• RECORD SET:
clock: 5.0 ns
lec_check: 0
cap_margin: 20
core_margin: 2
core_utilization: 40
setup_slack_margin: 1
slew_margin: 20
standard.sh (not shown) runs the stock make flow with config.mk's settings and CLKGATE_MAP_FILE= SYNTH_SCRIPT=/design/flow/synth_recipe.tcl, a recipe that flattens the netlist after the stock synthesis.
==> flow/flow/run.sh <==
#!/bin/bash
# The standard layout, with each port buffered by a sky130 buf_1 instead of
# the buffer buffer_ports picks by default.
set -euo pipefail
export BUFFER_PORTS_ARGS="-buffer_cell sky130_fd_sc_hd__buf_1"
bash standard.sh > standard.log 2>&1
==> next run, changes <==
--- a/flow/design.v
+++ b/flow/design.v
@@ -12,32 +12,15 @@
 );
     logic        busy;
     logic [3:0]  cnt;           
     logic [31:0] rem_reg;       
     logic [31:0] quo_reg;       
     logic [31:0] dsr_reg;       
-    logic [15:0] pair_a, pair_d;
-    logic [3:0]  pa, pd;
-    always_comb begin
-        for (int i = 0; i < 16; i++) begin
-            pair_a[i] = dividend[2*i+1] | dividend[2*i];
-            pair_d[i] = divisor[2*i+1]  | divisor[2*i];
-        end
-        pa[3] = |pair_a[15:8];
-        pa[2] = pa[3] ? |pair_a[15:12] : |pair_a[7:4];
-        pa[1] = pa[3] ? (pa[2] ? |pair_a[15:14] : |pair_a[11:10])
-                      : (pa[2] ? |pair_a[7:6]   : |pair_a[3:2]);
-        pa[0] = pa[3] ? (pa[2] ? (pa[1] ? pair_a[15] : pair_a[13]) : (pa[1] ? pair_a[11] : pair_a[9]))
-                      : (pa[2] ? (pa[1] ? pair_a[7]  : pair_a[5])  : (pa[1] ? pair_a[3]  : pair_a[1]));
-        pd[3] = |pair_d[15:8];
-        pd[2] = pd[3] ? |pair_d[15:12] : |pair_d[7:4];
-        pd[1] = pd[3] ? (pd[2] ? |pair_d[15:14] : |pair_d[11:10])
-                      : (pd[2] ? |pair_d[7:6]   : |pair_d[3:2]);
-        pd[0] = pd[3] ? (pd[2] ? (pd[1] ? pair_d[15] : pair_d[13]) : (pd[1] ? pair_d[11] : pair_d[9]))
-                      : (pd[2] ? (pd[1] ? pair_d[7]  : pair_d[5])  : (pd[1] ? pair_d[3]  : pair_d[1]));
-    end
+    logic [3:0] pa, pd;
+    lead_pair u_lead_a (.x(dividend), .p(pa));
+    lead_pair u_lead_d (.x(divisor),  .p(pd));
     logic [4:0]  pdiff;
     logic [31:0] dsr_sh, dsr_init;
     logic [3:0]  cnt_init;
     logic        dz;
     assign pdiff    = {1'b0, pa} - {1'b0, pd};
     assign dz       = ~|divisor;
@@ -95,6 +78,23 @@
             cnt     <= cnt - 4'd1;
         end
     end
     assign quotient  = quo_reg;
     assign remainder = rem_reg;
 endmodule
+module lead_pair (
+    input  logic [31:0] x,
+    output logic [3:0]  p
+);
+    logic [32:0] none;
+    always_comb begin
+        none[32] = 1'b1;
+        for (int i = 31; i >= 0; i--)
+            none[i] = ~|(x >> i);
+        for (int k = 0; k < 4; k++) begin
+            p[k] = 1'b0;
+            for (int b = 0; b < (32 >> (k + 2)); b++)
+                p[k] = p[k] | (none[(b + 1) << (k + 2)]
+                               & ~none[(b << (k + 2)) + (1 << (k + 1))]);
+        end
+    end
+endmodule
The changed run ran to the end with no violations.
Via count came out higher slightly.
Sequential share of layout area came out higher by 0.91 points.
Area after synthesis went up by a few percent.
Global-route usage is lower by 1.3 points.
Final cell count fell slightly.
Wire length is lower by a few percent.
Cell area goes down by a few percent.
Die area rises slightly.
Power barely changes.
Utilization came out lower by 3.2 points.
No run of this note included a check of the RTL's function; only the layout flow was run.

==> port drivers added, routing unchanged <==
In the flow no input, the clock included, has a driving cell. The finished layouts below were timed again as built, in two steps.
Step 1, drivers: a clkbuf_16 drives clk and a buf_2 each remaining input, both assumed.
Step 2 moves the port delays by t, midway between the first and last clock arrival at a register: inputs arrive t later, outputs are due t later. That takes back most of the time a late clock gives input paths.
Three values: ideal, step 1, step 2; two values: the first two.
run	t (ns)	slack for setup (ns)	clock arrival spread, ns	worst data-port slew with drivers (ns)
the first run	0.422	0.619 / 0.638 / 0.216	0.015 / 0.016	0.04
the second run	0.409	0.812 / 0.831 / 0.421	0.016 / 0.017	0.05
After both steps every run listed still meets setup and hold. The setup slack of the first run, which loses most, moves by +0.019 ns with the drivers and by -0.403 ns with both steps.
Source: an optimization exercise on an open RTL-to-GDS flow (aim: small area). Production flows keep margins and buffers that such runs may drop. Only simulation tests tie the RTL to the original design; equivalence was not proved. Power figures rest on the tool's default switching activity, not on a simulated workload.

==> flow/design.v <==
module hvsync_generator_1(clk, rst, vga_h_sync, vga_v_sync, xq, xr, yq);
input clk;
input rst;
output vga_h_sync, vga_v_sync;
output [7:0] xq;
output [2:0] xr;
output [7:0] yq;
reg [7:0] xq;
reg [2:0] xr;
reg [7:0] yq;
reg [1:0] yr;
wire xr_last = (xr == 3'd5);
wire line_end = (xq == 8'hff) & (xr == 3'd2);         
wire frame_end = (yq == 8'd170) & (yr == 2'd1);       
always @(posedge clk)
if (rst) begin
	xq <= 8'hff;                                      
	xr <= 3'd3;
end else begin
	xr <= xr_last ? 3'd0 : xr + 3'd1;
	if (xr_last) xq <= xq + 8'd1;
end
always @(posedge clk)
if (rst | (line_end & frame_end)) begin
	yq <= 8'd0;
	yr <= 2'd0;
end else if (line_end) begin
	yr <= (yr == 2'd2) ? 2'd0 : yr + 2'd1;
	if (yr == 2'd2) yq <= yq + 8'd1;
end
wire hs = ((xq == 8'hff) & (xr >= 3'd3)) | (xq < 8'd4) | ((xq == 8'd4) & (xr <= 3'd4));
wire vs = (yq == 8'd166) & (yr == 2'd2);              
reg vga_HS, vga_VS;
always @(posedge clk)
begin
	vga_HS <= hs;
	vga_VS <= vs;
end
assign vga_h_sync = ~vga_HS;
assign vga_v_sync = ~vga_VS;
endmodule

• EXERCISE BRIEF:
Type out the entries again, word for word.

• SOLUTION TO THE PROBLEM:
clock: 5.0 ns
lec_check: 0
cap_margin: 20
core_margin: 2
core_utilization: 40
setup_slack_margin: 1
slew_margin: 20
standard.sh (not shown) runs the stock make flow with config.mk's settings and CLKGATE_MAP_FILE= SYNTH_SCRIPT=/design/flow/synth_recipe.tcl, a recipe that flattens the netlist after the stock synthesis.
==> flow/flow/run.sh <==
#!/bin/bash
# The standard layout, with each port buffered by a sky130 buf_1 instead of
# the buffer buffer_ports picks by default.
set -euo pipefail
export BUFFER_PORTS_ARGS="-buffer_cell sky130_fd_sc_hd__buf_1"
bash standard.sh > standard.log 2>&1
==> next run, changes <==
--- a/flow/design.v
+++ b/flow/design.v
@@ -12,32 +12,15 @@
 );
     logic        busy;
     logic [3:0]  cnt;           
     logic [31:0] rem_reg;       
     logic [31:0] quo_reg;       
     logic [31:0] dsr_reg;       
-    logic [15:0] pair_a, pair_d;
-    logic [3:0]  pa, pd;
-    always_comb begin
-        for (int i = 0; i < 16; i++) begin
-            pair_a[i] = dividend[2*i+1] | dividend[2*i];
-            pair_d[i] = divisor[2*i+1]  | divisor[2*i];
-        end
-        pa[3] = |pair_a[15:8];
-        pa[2] = pa[3] ? |pair_a[15:12] : |pair_a[7:4];
-        pa[1] = pa[3] ? (pa[2] ? |pair_a[15:14] : |pair_a[11:10])
-                      : (pa[2] ? |pair_a[7:6]   : |pair_a[3:2]);
-        pa[0] = pa[3] ? (pa[2] ? (pa[1] ? pair_a[15] : pair_a[13]) : (pa[1] ? pair_a[11] : pair_a[9]))
-                      : (pa[2] ? (pa[1] ? pair_a[7]  : pair_a[5])  : (pa[1] ? pair_a[3]  : pair_a[1]));
-        pd[3] = |pair_d[15:8];
-        pd[2] = pd[3] ? |pair_d[15:12] : |pair_d[7:4];
-        pd[1] = pd[3] ? (pd[2] ? |pair_d[15:14] : |pair_d[11:10])
-                      : (pd[2] ? |pair_d[7:6]   : |pair_d[3:2]);
-        pd[0] = pd[3] ? (pd[2] ? (pd[1] ? pair_d[15] : pair_d[13]) : (pd[1] ? pair_d[11] : pair_d[9]))
-                      : (pd[2] ? (pd[1] ? pair_d[7]  : pair_d[5])  : (pd[1] ? pair_d[3]  : pair_d[1]));
-    end
+    logic [3:0] pa, pd;
+    lead_pair u_lead_a (.x(dividend), .p(pa));
+    lead_pair u_lead_d (.x(divisor),  .p(pd));
     logic [4:0]  pdiff;
     logic [31:0] dsr_sh, dsr_init;
     logic [3:0]  cnt_init;
     logic        dz;
     assign pdiff    = {1'b0, pa} - {1'b0, pd};
     assign dz       = ~|divisor;
@@ -95,6 +78,23 @@
             cnt     <= cnt - 4'd1;
         end
     end
     assign quotient  = quo_reg;
     assign remainder = rem_reg;
 endmodule
+module lead_pair (
+    input  logic [31:0] x,
+    output logic [3:0]  p
+);
+    logic [32:0] none;
+    always_comb begin
+        none[32] = 1'b1;
+        for (int i = 31; i >= 0; i--)
+            none[i] = ~|(x >> i);
+        for (int k = 0; k < 4; k++) begin
+            p[k] = 1'b0;
+            for (int b = 0; b < (32 >> (k + 2)); b++)
+                p[k] = p[k] | (none[(b + 1) << (k + 2)]
+                               & ~none[(b << (k + 2)) + (1 << (k + 1))]);
+        end
+    end
+endmodule
The changed run ran to the end with no violations.
Via count came out higher slightly.
Sequential share of layout area came out higher by 0.91 points.
Area after synthesis went up by a few percent.
Global-route usage is lower by 1.3 points.
Final cell count fell slightly.
Wire length is lower by a few percent.
Cell area goes down by a few percent.
Die area rises slightly.
Power barely changes.
Utilization came out lower by 3.2 points.
No run of this note included a check of the RTL's function; only the layout flow was run.

==> port drivers added, routing unchanged <==
In the flow no input, the clock included, has a driving cell. The finished layouts below were timed again as built, in two steps.
Step 1, drivers: a clkbuf_16 drives clk and a buf_2 each remaining input, both assumed.
Step 2 moves the port delays by t, midway between the first and last clock arrival at a register: inputs arrive t later, outputs are due t later. That takes back most of the time a late clock gives input paths.
Three values: ideal, step 1, step 2; two values: the first two.
run	t (ns)	slack for setup (ns)	clock arrival spread, ns	worst data-port slew with drivers (ns)
the first run	0.422	0.619 / 0.638 / 0.216	0.015 / 0.016	0.04
the second run	0.409	0.812 / 0.831 / 0.421	0.016 / 0.017	0.05
After both steps every run listed still meets setup and hold. The setup slack of the first run, which loses most, moves by +0.019 ns with the drivers and by -0.403 ns with both steps.
Source: an optimization exercise on an open RTL-to-GDS flow (aim: small area). Production flows keep margins and buffers that such runs may drop. Only simulation tests tie the RTL to the original design; equivalence was not proved. Power figures rest on the tool's default switching activity, not on a simulated workload.

==> flow/design.v <==
module hvsync_generator_1(clk, rst, vga_h_sync, vga_v_sync, xq, xr, yq);
input clk;
input rst;
output vga_h_sync, vga_v_sync;
output [7:0] xq;
output [2:0] xr;
output [7:0] yq;
reg [7:0] xq;
reg [2:0] xr;
reg [7:0] yq;
reg [1:0] yr;
wire xr_last = (xr == 3'd5);
wire line_end = (xq == 8'hff) & (xr == 3'd2);         
wire frame_end = (yq == 8'd170) & (yr == 2'd1);       
always @(posedge clk)
if (rst) begin
	xq <= 8'hff;                                      
	xr <= 3'd3;
end else begin
	xr <= xr_last ? 3'd0 : xr + 3'd1;
	if (xr_last) xq <= xq + 8'd1;
end
always @(posedge clk)
if (rst | (line_end & frame_end)) begin
	yq <= 8'd0;
	yr <= 2'd0;
end else if (line_end) begin
	yr <= (yr == 2'd2) ? 2'd0 : yr + 2'd1;
	if (yr == 2'd2) yq <= yq + 8'd1;
end
wire hs = ((xq == 8'hff) & (xr >= 3'd3)) | (xq < 8'd4) | ((xq == 8'd4) & (xr <= 3'd4));
wire vs = (yq == 8'd166) & (yr == 2'd2);              
reg vga_HS, vga_VS;
always @(posedge clk)
begin
	vga_HS <= hs;
	vga_VS <= vs;
end
assign vga_h_sync = ~vga_HS;
assign vga_v_sync = ~vga_VS;
endmodule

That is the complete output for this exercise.